The release targets the editing friction that slows content teams down: layout changes that require a separate tool or a developer ticket, simple updates that mean opening a full content form, and editors that offer no way to zoom in on dense components or pull back for a full-page view. That friction compounds — editors who find the tool cumbersome publish less, iterate less, and defer more to developers, slowing go-to-market across the organization.
What's New
Layout management inside UVE. Through the Content Palette's Layers panel, editors see the full hierarchical structure of a page — rows and columns — and drag to reorder sections visually. Content and widgets drag from the palette directly into containers. Layout work that previously required separate tools or developer involvement is now available to content authors in the same environment where they edit.
Quick Edit panel. A lightweight sidebar surfaces the most frequently edited fields — title, image, caption, links — without opening a full content form. On headless pages, changes appear in the canvas immediately as you type, with a debounced auto-save writing to the backend. The full editor stays one click away.

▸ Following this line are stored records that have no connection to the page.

This design comes from an exercise in tuning for a short achievable clock period and few clock cycles on the open sky130 flow, not from production work.
RTL that was checked went through simulation tests only; none was proved equivalent to the original.
No functional check of the RTL was part of run 5.
Power figures rest on the tool's default switching activity, not on a simulated workload.

**flow/run.sh**
```bash
#!/bin/bash
# synth_recipe.tcl (not shown) runs the flow's synth.tcl, then flattens the netlist and writes it again
# the make line also repeats each setting of config.mk as NAME=value (left out here)
make -C /OpenROAD-flow-scripts/flow DESIGN_CONFIG=/design/flow/config.mk WORK_HOME=/design/flow/orfs CLKGATE_MAP_FILE= SYNTH_SCRIPT=/design/flow/synth_recipe.tcl finish
```
**flow/config.mk**
```make
export PLATFORM = sky130hd
export DESIGN_NAME = ww_top
export DESIGN_NICKNAME = ww_top
export VERILOG_FILES = /design/flow/design.v
export SDC_FILE = /design/flow/constraint.sdc
export NUM_CORES = 4
export LEC_CHECK = 0
export CAP_MARGIN = 20
export CORE_MARGIN = 2
export CORE_UTILIZATION = 40
export SLEW_MARGIN = 20
```
**flow/constraint.sdc**
```tcl
create_clock -name core_clock -period 9.0 [get_ports {clk}]
set_input_delay 1.8000 -clock core_clock [delete_from_list [all_inputs] [get_ports {clk}]]
set_output_delay 1.8000 -clock core_clock [all_outputs]
set_load 0.01 [all_outputs]
```
**flow/design.v**
```verilog
package ww_pkg;
	localparam int WORD_W = 16;
	localparam int ADDR_W = 11;
	localparam int OP_W = 5;
	localparam logic [ADDR_W-1:0] MEM_BASE = 11'o3740;
	localparam int MEM_WORDS = 32;
	localparam int FF_WORDS = 5;	 
	localparam int MEM_IDX_W = 5;
	localparam logic [7:0] REG_CONTROL = 8'h00;
	localparam logic [7:0] REG_STATUS = 8'h04;
	localparam logic [7:0] REG_AC = 8'h08;
	localparam logic [7:0] REG_PC = 8'h0C;
	localparam logic [7:0] MEM_WINDOW = 8'h80;
	localparam logic [OP_W-1:0] OP_TS = 5'o10;	 
	localparam logic [OP_W-1:0] OP_TD = 5'o11;	 
	localparam logic [OP_W-1:0] OP_CP = 5'o16;	 
	localparam logic [OP_W-1:0] OP_SP = 5'o17;	 
	localparam logic [OP_W-1:0] OP_CA = 5'o20;
	localparam logic [OP_W-1:0] OP_CS = 5'o21;
	localparam logic [OP_W-1:0] OP_AD = 5'o22;
	localparam logic [OP_W-1:0] OP_SU = 5'o23;
endpackage
`timescale 1ns/1ps
import ww_pkg::*;
module ww_control_panel (
	input logic clk,
	input logic reset,
	input logic psel,
	input logic penable,
	input logic pwrite,
	input logic [7:0] paddr,
	input logic [WORD_W-1:0] pwdata,
	output logic [WORD_W-1:0] prdata,
	output logic pready,
	output logic pslverr,
	input logic running,
	input logic running_nxt,
	input logic alarm_nxt,
	input logic [WORD_W-1:0] ac,
	input logic [ADDR_W-1:0] pc,
	input logic [MEM_WORDS*WORD_W-1:0] mem,
	output logic start,
	output logic [ADDR_W-1:0] start_pc,
	output logic mem_we,
	output logic [MEM_IDX_W-1:0] mem_idx,
	output logic [WORD_W-1:0] mem_wdata
);
	localparam int WAIT_MAX = 60;
	logic setup;
	logic waiting;
	logic is_mem;
	logic is_ctrl;
	logic is_stat;
	logic is_ac;
	logic is_pc;
	logic err;
	logic [MEM_IDX_W-1:0] idx;
	logic slow_rd;
	logic [ADDR_W-1:0] start_sw;	 
	logic [WORD_W-1:0] fast_rd;
	logic [5:0] wcnt;
	logic stat_q;	 
	logic [MEM_IDX_W-1:0] idx_q;
	assign setup = psel && !penable;
	assign waiting = psel && penable && !pready;
	assign idx = paddr[MEM_IDX_W+1:2];
	assign is_mem = paddr[7] && (paddr[1:0] == 2'b00);
	assign is_ctrl = paddr == REG_CONTROL;
	assign is_stat = paddr == REG_STATUS;
	assign is_ac = paddr == REG_AC;
	assign is_pc = paddr == REG_PC;
	assign err = !(is_mem || is_ctrl || is_stat || is_ac || is_pc) ||
		(pwrite && (is_stat || is_ac || is_pc)) ||
		(pwrite && running && (is_ctrl || is_mem));
	assign start = setup && pwrite && is_ctrl && !err;
	assign start_pc = pwdata[ADDR_W-1:0];
	assign slow_rd = !pwrite && is_mem && (idx >= MEM_IDX_W'(FF_WORDS));
	always_comb begin
		fast_rd = '0;
		if (is_mem) begin
			for (int i = 0; i < FF_WORDS; i++) begin
				if (idx == MEM_IDX_W'(i)) begin
					fast_rd = mem[i*WORD_W +: WORD_W];
				end
			end
		end else if (is_ctrl) begin
			fast_rd = {{(WORD_W-ADDR_W){1'b0}}, start_sw};
		end else if (is_stat) begin
			fast_rd = {{(WORD_W-2){1'b0}}, alarm_nxt, running_nxt};
		end else if (is_ac) begin
			fast_rd = ac;
		end else if (is_pc) begin
			fast_rd = {{(WORD_W-ADDR_W){1'b0}}, pc};
		end
	end
	always_ff @(posedge clk or negedge reset) begin
		if (!reset) begin
			start_sw <= '0;
			pready <= 1'b1;
			pslverr <= 1'b0;
			stat_q <= 1'b0;
			wcnt <= '0;
			mem_we <= 1'b0;
		end else begin
			mem_we <= setup && pwrite && is_mem && !err;
			if (start) begin
				start_sw <= start_pc;
			end
			if (setup) begin
				pslverr <= err;
				stat_q <= !pwrite && is_stat;
				wcnt <= '0;
				pready <= !(slow_rd || (!pwrite && is_stat && running_nxt));
			end else if (waiting) begin
				wcnt <= wcnt + 1'b1;
				if (!stat_q || !running_nxt || wcnt == 6'(WAIT_MAX)) begin
					pready <= 1'b1;
				end
			end else begin
				pready <= 1'b1;
			end
		end
	end
	always_ff @(posedge clk) begin
		if (setup) begin
			prdata <= fast_rd;
			idx_q <= idx;
			mem_idx <= idx;
			mem_wdata <= pwdata;
		end else if (waiting) begin
			if (stat_q) begin
				prdata <= {{(WORD_W-2){1'b0}}, alarm_nxt, running_nxt};
			end else begin
				prdata <= mem[idx_q*WORD_W +: WORD_W];
			end
		end
	end
endmodule
`timescale 1ns/1ps
import ww_pkg::*;
module ww_sequencer (
	input logic clk,
	input logic reset,
	input logic start,	 
	input logic [ADDR_W-1:0] start_pc,
	input logic [MEM_WORDS*WORD_W-1:0] mem_fwd,
	output logic [FF_WORDS-1:0] st,
	output logic st_td,
	output logic [WORD_W-1:0] ac,
	output logic running,
	output logic running_nxt,
	output logic alarm,
	output logic alarm_nxt,
	output logic [ADDR_W-1:0] pc_out
);
	logic xv;	 
	logic [WORD_W-1:0] ir;
	logic [WORD_W-1:0] opr;
	logic [ADDR_W-1:0] pc;	 
	logic [OP_W-1:0] op;
	logic [ADDR_W-1:0] ia;
	logic ex;
	logic is_ca, is_cs, is_ad, is_su, is_ts, is_td, is_cp, is_sp;
	logic stop_op;
	logic jump;
	logic [WORD_W-1:0] seq_w;
	logic [WORD_W-1:0] w;
	logic [WORD_W-1:0] w_opr;
	logic [WORD_W-1:0] addend;
	logic [WORD_W-1:0] sum;
	logic ovf_raw;
	logic ovf;
	logic stop;
	function automatic logic [WORD_W-1:0] rd(input logic [MEM_WORDS*WORD_W-1:0] m,
		input logic [ADDR_W-1:0] a);
		rd = '0;
		if (a[ADDR_W-1:MEM_IDX_W] == '1) begin
			rd = m[a[MEM_IDX_W-1:0]*WORD_W +: WORD_W];
		end
	endfunction
	assign op = ir[WORD_W-1:ADDR_W];
	assign ia = ir[ADDR_W-1:0];
	assign ex = running && xv;
	assign is_ca = op == OP_CA;
	assign is_cs = op == OP_CS;
	assign is_ad = op == OP_AD;
	assign is_su = op == OP_SU;
	assign is_ts = op == OP_TS;
	assign is_td = op == OP_TD;
	assign is_cp = op == OP_CP;
	assign is_sp = op == OP_SP;
	assign stop_op = !(is_ca || is_cs || is_ad || is_su || is_ts || is_td || is_cp || is_sp);
	assign jump = ex && (is_sp || (is_cp && ac[WORD_W-1]));
	for (genvar i = 0; i < FF_WORDS; i++) begin : g_st
		assign st[i] = ex && (is_ts || is_td) && ia == MEM_BASE + ADDR_W'(i);
	end
	assign st_td = is_td;
	assign seq_w = rd(mem_fwd, pc);
	assign w = jump ? opr : seq_w;
	assign w_opr = rd(mem_fwd, w[ADDR_W-1:0]);
	assign addend = is_su ? ~opr : opr;
	ww_arith u_add (
		.a(ac),
		.b(addend),
		.sum(sum),
		.overflow(ovf_raw)
	);
	assign ovf = ex && (is_ad || is_su) && ovf_raw;
	assign stop = ex && (stop_op || ovf);
	assign running_nxt = start || (running && !stop);
	assign alarm_nxt = !start && (alarm || ovf);
	always_ff @(posedge clk or negedge reset) begin
		if (!reset) begin
			running <= 1'b0;
			alarm <= 1'b0;
			xv <= 1'b0;
			pc <= '0;
			pc_out <= '0;
			ac <= '0;
		end else begin
			running <= running_nxt;
			alarm <= alarm_nxt;
			if (start) begin
				xv <= 1'b0;
				pc <= start_pc;
			end else if (running) begin
				xv <= 1'b1;
				pc <= (jump ? ia : pc) + 1'b1;
			end
			if (ex) begin
				pc_out <= pc;
				if (is_ca || is_cs) begin
					ac <= is_cs ? ~opr : opr;
				end else if (is_ad || is_su) begin
					ac <= sum;	 
				end
			end
		end
	end
	always_ff @(posedge clk) begin
		if (running) begin
			ir <= w;
			opr <= w_opr;
		end
	end
endmodule
`timescale 1ns/1ps
import ww_pkg::*;
module ww_storage (
	input logic clk,
	input logic reset,
	input logic pwe,	 
	input logic [MEM_IDX_W-1:0] pidx,
	input logic [WORD_W-1:0] pdata,
	input logic [FF_WORDS-1:0] st,	 
	input logic st_td,	 
	input logic [WORD_W-1:0] ac,
	output logic [MEM_WORDS*WORD_W-1:0] q,
	output logic [MEM_WORDS*WORD_W-1:0] fwd
);
	logic [WORD_W-1:0] mem [MEM_WORDS];
	logic [WORD_W-1:0] nxt [FF_WORDS];
	for (genvar i = 0; i < MEM_WORDS; i++) begin : g_out
		assign q[i*WORD_W +: WORD_W] = mem[i];
		if (i < FF_WORDS) begin : g_ff
			always_comb begin
				nxt[i] = mem[i];
				if (pwe && pidx == MEM_IDX_W'(i)) begin
					nxt[i] = pdata;
				end else if (st[i]) begin
					nxt[i] = st_td ? {mem[i][WORD_W-1:ADDR_W], ac[ADDR_W-1:0]} : ac;
				end
			end
			assign fwd[i*WORD_W +: WORD_W] = nxt[i];
		end else begin : g_sw
			assign fwd[i*WORD_W +: WORD_W] = mem[i];
		end
	end
	always_ff @(posedge clk or negedge reset) begin
		if (!reset) begin
			for (int i = 0; i < FF_WORDS; i++) begin
				mem[i] <= '0;	 
			end
		end else begin
			for (int i = 0; i < FF_WORDS; i++) begin
				mem[i] <= nxt[i];
			end
		end
	end
	always_ff @(posedge clk) begin
		for (int i = FF_WORDS; i < MEM_WORDS; i++) begin
			if (reset && pwe && (pidx == MEM_IDX_W'(i))) begin
				mem[i] <= pdata;
			end
		end
	end
endmodule
`timescale 1ns/1ps
import ww_pkg::*;
module ww_arith (
	input logic [WORD_W-1:0] a,
	input logic [WORD_W-1:0] b,
	output logic [WORD_W-1:0] sum,
	output logic overflow
);
	logic [WORD_W-1:0] g0;
	logic [WORD_W-1:0] p0;
	logic [WORD_W-1:0] g [0:4];	 
	logic [WORD_W-1:0] p [0:4];
	logic cout;
	logic [WORD_W-1:0] carry;
	assign g0 = a & b;
	assign p0 = a ^ b;
	assign g[0] = g0;
	assign p[0] = p0;
	for (genvar l = 0; l < 4; l++) begin : g_lvl
		for (genvar i = 0; i < WORD_W; i++) begin : g_bit
			if (i >= (1 << l)) begin : g_comb
				assign g[l+1][i] = g[l][i] | (p[l][i] & g[l][i-(1<<l)]);
				assign p[l+1][i] = p[l][i] & p[l][i-(1<<l)];
			end else begin : g_pass
				assign g[l+1][i] = g[l][i];
				assign p[l+1][i] = p[l][i];
			end
		end
	end
	assign cout = g[4][WORD_W-1];
	assign carry[0] = cout;
	for (genvar i = 1; i < WORD_W; i++) begin : g_carry
		assign carry[i] = g[4][i-1] | (p[4][i-1] & cout);
	end
	assign sum = p0 ^ carry;
	assign overflow = (a[WORD_W-1] == b[WORD_W-1]) && (sum[WORD_W-1] != a[WORD_W-1]);
endmodule
`timescale 1ns/1ps
import ww_pkg::*;
module ww_top (
	input logic clk,
	input logic reset,
	input logic psel,
	input logic penable,
	input logic pwrite,
	input logic [7:0] paddr,
	input logic [WORD_W-1:0] pwdata,
	output logic [WORD_W-1:0] prdata,
	output logic pready,
	output logic pslverr
);
	logic start;
	logic [ADDR_W-1:0] start_pc;
	logic running;
	logic running_nxt;
	logic alarm;
	logic alarm_nxt;
	logic [ADDR_W-1:0] pc;
	logic [WORD_W-1:0] ac;
	logic mem_we;
	logic [MEM_IDX_W-1:0] mem_idx;
	logic [WORD_W-1:0] mem_wdata;
	logic [FF_WORDS-1:0] st;
	logic st_td;
	logic [MEM_WORDS*WORD_W-1:0] mem_q;
	logic [MEM_WORDS*WORD_W-1:0] mem_fwd;
	ww_control_panel u_panel (
		.clk(clk),
		.reset(reset),
		.psel(psel),
		.penable(penable),
		.pwrite(pwrite),
		.paddr(paddr),
		.pwdata(pwdata),
		.prdata(prdata),
		.pready(pready),
		.pslverr(pslverr),
		.running(running),
		.running_nxt(running_nxt),
		.alarm_nxt(alarm_nxt),
		.ac(ac),
		.pc(pc),
		.mem(mem_q),
		.start(start),
		.start_pc(start_pc),
		.mem_we(mem_we),
		.mem_idx(mem_idx),
		.mem_wdata(mem_wdata)
	);
	ww_sequencer u_seq (
		.clk(clk),
		.reset(reset),
		.start(start),
		.start_pc(start_pc),
		.mem_fwd(mem_fwd),
		.st(st),
		.st_td(st_td),
		.ac(ac),
		.running(running),
		.running_nxt(running_nxt),
		.alarm(alarm),
		.alarm_nxt(alarm_nxt),
		.pc_out(pc)
	);
	ww_storage u_storage (
		.clk(clk),
		.reset(reset),
		.pwe(mem_we),
		.pidx(mem_idx),
		.pdata(mem_wdata),
		.st(st),
		.st_td(st_td),
		.ac(ac),
		.q(mem_q),
		.fwd(mem_fwd)
	);
endmodule
```
==> impl_metrics.toml, run 1 <==
[critical_path]
r2r-start = "u_seq.running$_DFF_PN0_"
crit_chain = "buf_4 -> nand2_1 -> nand4b_1 -> o31ai_1 -> a31oi_1 -> mux4_2 -> a221oi_4 -> buf_4 -> inv_2 -> nor2_2 -> buf_4 -> a22oi_1 -> nand2_1 -> a22o_1"
worst_r2r_endpoint = "u_seq.opr[4]$_SDFFCE_PP0P_"
critPathMostFrequentCell = "buf_4"
critPathKind = "register to register"
cpPeakStageDelay_ps = 930
crit_start = "u_seq.running$_DFF_PN0_"
rrSetupSlack_ps = 2410
critical_path_buf_inv_count = 4
crit_slowest_cell = "nand4b_1"
crit_family = "simple AND/OR/NAND/NOR gates"
arrival_ps = 7080
startpoint_type = "register"
crit_required_ps = 9490
reg2reg_depth = 14
end_kind = "register"
path_max_fanout = 46

[die]
die_h_um = 310
die_x_um = 310
coreArea_um2 = 93000
initial_utilization_pct = 40.3
dieArea_um2 = 96200
fp-row-count = 112
pin_count = 47

[drt]
drt-initial-drc-count = 3582
routed_wl_mm = 128
drtPass1Iterations = 7
antenna_left = 0
vias = 26300
vias_per_cell = 6.51
drc = 0
routedWlPerCell_um = 31.8

[cts]
cts.sinks = 643
cts_tree = "yes"
clkTransAtPathRegs_ps = 60
ctsRootBufferMaster = "clkbuf_16"
cts_made_buffers = 73
clk_latency_ps = 650
h-tree-depth = 3
postCtsSetupBuffers = 0
cts_resized = 0
clk_path_buf_depth = 3
cts_hold_buf = 0

[synthesis]
synth-edff-count = 501
synth_ff_type = "edfxtp_1"
synth_cell_types = 78
ys_ff_latch = 643
ys_warn_count = 8
yosysTopAreaCell = "edfxtp_1"
synth_fp_nets = 2785
synth_top_area_share_pct = 40.1
ys_seq_area_share_pct = 49.6
synthCells = 2736
syn-cell-area_um2 = 37500
syn_avg_cell_area_um2 = 13.7
yosys-top-cells-area = "edfxtp_1, mux4_2, mux2i_1"
ys_async_sr_fraction_pct = 22.1

[layout]
n_antenna_cell = 0
area_delta_synth_final_pct = 12.2
finalNetCount = 2781
postLayoutCellArea_um2 = 42000
drive_above_1_share_pct = 20.9
final_cells = 4044
postLayoutCoreUtil_pct = 45.2
seq_area_um2 = 18600
num-fill-cells = 8237
multi_input_area_um2 = 18000

[grt]
antenna_found_initial = 2
grtUsageTotal_pct = 26.6
grt_overflow = 0
grt_max_degree = 135
grt_pass1_wl_mm = 186
grt_pass1_vias = 26100

[sta]
rsz0062_at_grt = "no"
finalCritPeriodShare_pct = 73.3
layout_setup_ws_ps = 2410
fin_tns_setup_ps = 0
timing_hold_violations_final = 0
relSlewSlack_pct = 23.4
skew_ps = 28.9
slew_viol_final = 0
fmax_mhz = 152
min_period_ps = 6590
whs_ps = 479
worst_pin_slew_ps = 1150
setup_viol = 0

[power_and_ir_drop]
total_power_mw = 6.75
peakVddDrop_v = 0.000121
powerDensity_nw_per_um2 = 160
p_leak_nw = 14.6

[hold_path]
whs_path_depth = 2
hold_end = "u_panel.start_sw[1]$_DFFE_PN0P_"
min-delay-path-class = "register to register"
min-delay-start = "u_panel.start_sw[1]$_DFFE_PN0P_"

[job]
maxCapViolCount = 0

[placement]
placed_cell_area_um2 = 39400
dp_cells = 3898
dp_slack_ps = 2620
gp_congestion = 0.942
portBuffers = 46
dp_hpwl_mm = 85.2

[status]
status = "timing/DRC/antenna clean"
==> layout make-up <==
cell class	count	area share, %
Clock buffer	101	4.92
Clock inverter	32	0.952
Tap cell	1254	3.73
Inverter	42	0.375
Multi-Input combinational cell	1842	42.8
Sequential cell	643	44.3
Timing Repair Buffer	130	3.00
==> worst max-delay path by stage <==
stage / to / slack, ps / depth (start not counted)
after detailed placement: u_seq.opr[4]$_SDFFCE_PP0P_ / 2620 / 14
after CTS: u_seq.opr[4]$_SDFFCE_PP0P_ / 2570 / 14
after global placement: u_seq.opr[4]$_SDFFCE_PP0P_ / 2490 / 13
final: u_seq.opr[4]$_SDFFCE_PP0P_ / 2410 / 14
after floorplan: u_seq.opr[11]$_SDFFCE_PP0P_ / 4220 / 13
after global routing: u_seq.opr[4]$_SDFFCE_PP0P_ / 2180 / 14
==> synthesized netlist by cell type (20+ instances only) <==
library cell  instances
nor2_1              149
buf_2                77
o21ai_0              85
clkbuf_1             94
dfrtp_1             141
a22oi_1              75
nand4_1              20
a221oi_1             27
nand2_1             192
inv_1                40
mux2_2               53
mux4_2              290
mux2i_1             448
xor2_1               37
a21oi_1             106
nand3_1              32
buf_1                34
a31oi_1              33
edfxtp_1            501
==> power breakdown <==
part	internal [mW]	switching [mW]	leakage [nW]
combinational	0.146	0.216	6.99
sequential	3.23	0.0276	6.43
clock	1.87	1.26	1.22
==> registers in the layout, indices dropped and copies added (netlist names) <==
| signal | cells |
|---|---|
| u_panel.mem_we | 1 |
| u_seq.ir | 16 |
| u_seq.pc_out | 11 |
| u_storage.mem | 512 |
| u_panel.mem_wdata | 16 |
| u_panel.stat_q | 1 |
| u_seq.ac | 16 |
| u_seq.opr | 16 |
| u_panel.start_sw | 11 |
| u_seq.xv | 1 |
| u_panel.pready | 1 |
| u_seq.running | 1 |
| u_panel.wcnt | 6 |
| u_seq.pc | 11 |
| u_panel.mem_idx | 5 |
| u_seq.alarm | 1 |
| u_panel.prdata | 16 |
| u_panel.pslverr | 1 |
==> cells in the final DEF, fill, tap and decap left out, drive strengths merged, types with 22 or more instances in the layout <==
master and instances:
mux2 53, inv 43, a221oi 28, nand2 193, a31oi 33, edfxtp 501
mux2i 448, a21oi 106, clkdlybuf4s50 44, a22oi 76, mux4 290, clkinv 22
buf 86, dfrtp 141, nor2 151, o21ai 87, nand3 32, clkbuf 101
xor2 37
==> worst min-delay path, cell delays in order (launching register included) <==
cell,delay [ps]
dfrtp_1,340
nand2_1,50
nand2_1,50
==> cells by family after synthesis <==
kind of cell | synth area share, %
flops | 49.6
compound gates | 8.44
xor+xnor | 1.26
mux | 31.0
simple gates | 6.19
buf+inv | 2.81
fa+ha+maj | 0.688
==> routing by layer <==
metal	global-route usage [%]	routed length (um)	vias to the layer above
met5	0	13	-
met4	9.66	4350	2
met3	5.12	12700	268
met2	42.1	60000	1541
met1	36.7	51500	13600
li1	-	-	10900
Testbench counts, summed over its fixed seeds: cycles 25,610.
==> run 2: changes to the inputs <==
--- a/flow/config.mk
+++ b/flow/config.mk
@@ -7,2 +7,3 @@
 export LEC_CHECK = 0
+export ABC_CLOCK_PERIOD_IN_PS = 2500
 export CAP_MARGIN = 20
@@ -10,2 +11,3 @@
 export CORE_UTILIZATION = 40
+export SETUP_SLACK_MARGIN = 5
 export SLEW_MARGIN = 20
==> impl_metrics.toml, run 2 <==
[power_and_ir_drop]
peakVddDrop_v = 0.000130
powerDensity_nw_per_um2 = 147
p_leak_nw = 15.8

[die]
die_h_um = 310
die_x_um = 310
pin_count = 47
dieArea_um2 = 96200
initial_utilization_pct = 40.3
coreArea_um2 = 93000
fp-row-count = 112

[grt]
grt_pass1_vias = 27200
use_met1_pct = 40.3
grt_util_met2_pct = 46.0
grt_busiest_layer = "met2"
grtUsageTotal_pct = 29.8
grt_pass1_wl_mm = 203
grt_use_met3_pct = 7.02
grt_overflow = 0
antenna_found_initial = 2
grt_max_degree = 67

[critical_path]
reg2reg_depth = 16
r2r-start = "u_seq.ir[15]$_DFFE_PP_"
rrSetupSlack_ps = 4570
end_kind = "register"
crit_required_ps = 9390
critPathKind = "register to register"
startpoint_type = "register"
arrival_ps = 4820
worst_r2r_endpoint = "u_seq.opr[11]$_SDFFCE_PP0P_"
path_max_fanout = 5

[placement]
dp_hpwl_mm = 86.0
gp_congestion = 0.939
dp_slack_ps = 3040
placed_cell_area_um2 = 39300
dp_cells = 3886
portBuffers = 46

[synthesis]
syn-cell-area_um2 = 37500
ys_async_sr_fraction_pct = 22.1
synth_fp_nets = 2785
synthTopCellsByCount = "edfxtp_1, mux2i_1, mux4_2, nand2_1, nor2_1"
synth_most_common_cell = "edfxtp_1"
synth-edff-count = 501
yosysTopAreaCell = "edfxtp_1"
ys_seq_area_share_pct = 49.6
synth_top_area_share_pct = 40.1
ys_warn_count = 8
syn_avg_cell_area_um2 = 13.7
ys_ff_latch = 643
synth_ff_type = "edfxtp_1"
synthCells = 2736
synth_cell_types = 78
yosys-top-cells-area = "edfxtp_1, mux4_2, mux2i_1"

[cts]
cts_tree = "yes"
ctsRootBufferMaster = "clkbuf_16"
clk_latency_ps = 650
cts_made_buffers = 73
h-tree-depth = 3
clk_path_buf_depth = 3
cts_hold_buf = 0
clkTransAtPathRegs_ps = 60
cts.sinks = 643

[sta]
relSlewSlack_pct = 24.0
fin_tns_setup_ps = 0
min_period_ps = 4430
worst_pin_slew_ps = 1140
setup_viol = 0
skew_ps = 35.2
finalCritPeriodShare_pct = 49.2
slew_viol_final = 0
timing_hold_violations_final = 0
layout_setup_ws_ps = 4570
rsz0062_at_grt = "yes"
fmax_mhz = 226

[hold_path]
whs_path_depth = 2
min-delay-start = "u_panel.start_sw[5]$_DFFE_PN0P_"
min-delay-path-class = "register to register"
hold_end = "u_panel.start_sw[5]$_DFFE_PN0P_"

[drt]
routedWlPerCell_um = 34.7
drtPass1Iterations = 9
drc = 0
vias_per_cell = 6.76
antenna_left = 0
drt-initial-drc-count = 4236
routed_wl_mm = 145
vias = 28200

[layout]
finalNetCount = 2909
final_cells = 4173
area_delta_synth_final_pct = 20.1
top_register = "u_storage.mem"
mostFrequentLayoutCells = "edfxtp_1, mux2i_1, mux4_2, nand2_1, dfrtp_1"
final_common_cell = "edfxtp_1"
postLayoutCoreUtil_pct = 48.4
largest_reg_flops = 512
postLayoutCellArea_um2 = 45000
drive_above_1_share_pct = 29.6

[status]
status = "timing/DRC/antenna clean"

[job]
maxCapViolCount = 0
[run 2: cell count changes in the layout (fill, tap and decap cells not counted), moves of 14 or more]
| cell | change |
|---|---|
| buf_16 | +19 |
| buf_12 | +22 |
| mux2i_1 | -33 |
| a31oi_1 | -14 |
| bufbuf_16 | +17 |
| buf_4 | +51 |
| mux2i_2 | +23 |
[run 2: stage by stage]
stage	hold slack (ps)	power (mW)
CTS	479	6.64
global route	508	6.79
detailed placement	465	3.66
global placement	459	3.66
finish	477	6.64
floorplan	444	3.50
[run 2: worst max path at each step]
stage	slack (ps)	cells after the start	from	to
floorplan	5000	13	u_panel.mem_idx[3]$_DFFE_PP_	u_seq.opr[11]$_SDFFCE_PP0P_
global placement	3300	12	u_seq.running$_DFF_PN0_	u_seq.opr[2]$_SDFFCE_PP0P_
detailed placement	3040	12	u_seq.running$_DFF_PN0_	u_seq.opr[4]$_SDFFCE_PP0P_
CTS	4740	14	u_panel.mem_idx[4]$_DFFE_PP_	u_seq.opr[8]$_SDFFCE_PP0P_
global route	4520	16	u_seq.ir[15]$_DFFE_PP_	u_seq.opr[1]$_SDFFCE_PP0P_
finish	4570	16	u_seq.ir[15]$_DFFE_PP_	u_seq.opr[11]$_SDFFCE_PP0P_
[run 2: where the power goes]
group	total, mW	internal (mW)	switching, mW	leakage, nW
combinational	0.409	0.171	0.238	8.26
clock	2.98	1.70	1.28	1.15
sequential	3.25	3.23	0.0241	6.42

Canvas Zoom. Editors can scale the canvas from 10% to 300% — zooming in for precision work on dense layouts, zooming out for full-page composition review. Collapsible panels maximize canvas space, and the current zoom level is always visible in the toolbar with a one-click reset.
Why It Matters
The target edit time with the Quick Edit panel is under 8 seconds for common updates, compared to 45 seconds with the previous workflow. For content editors, layout and content work now happen in the same place at a noticeably faster pace. For designers, canvas zoom means layout iteration at a comfortable scale without losing context. For teams managing high-volume page production, fewer reloads and faster editing mean more throughput with the same people.
Availability
The UVE Real-Time Canvas has shipped and is now available to dotCMS customers.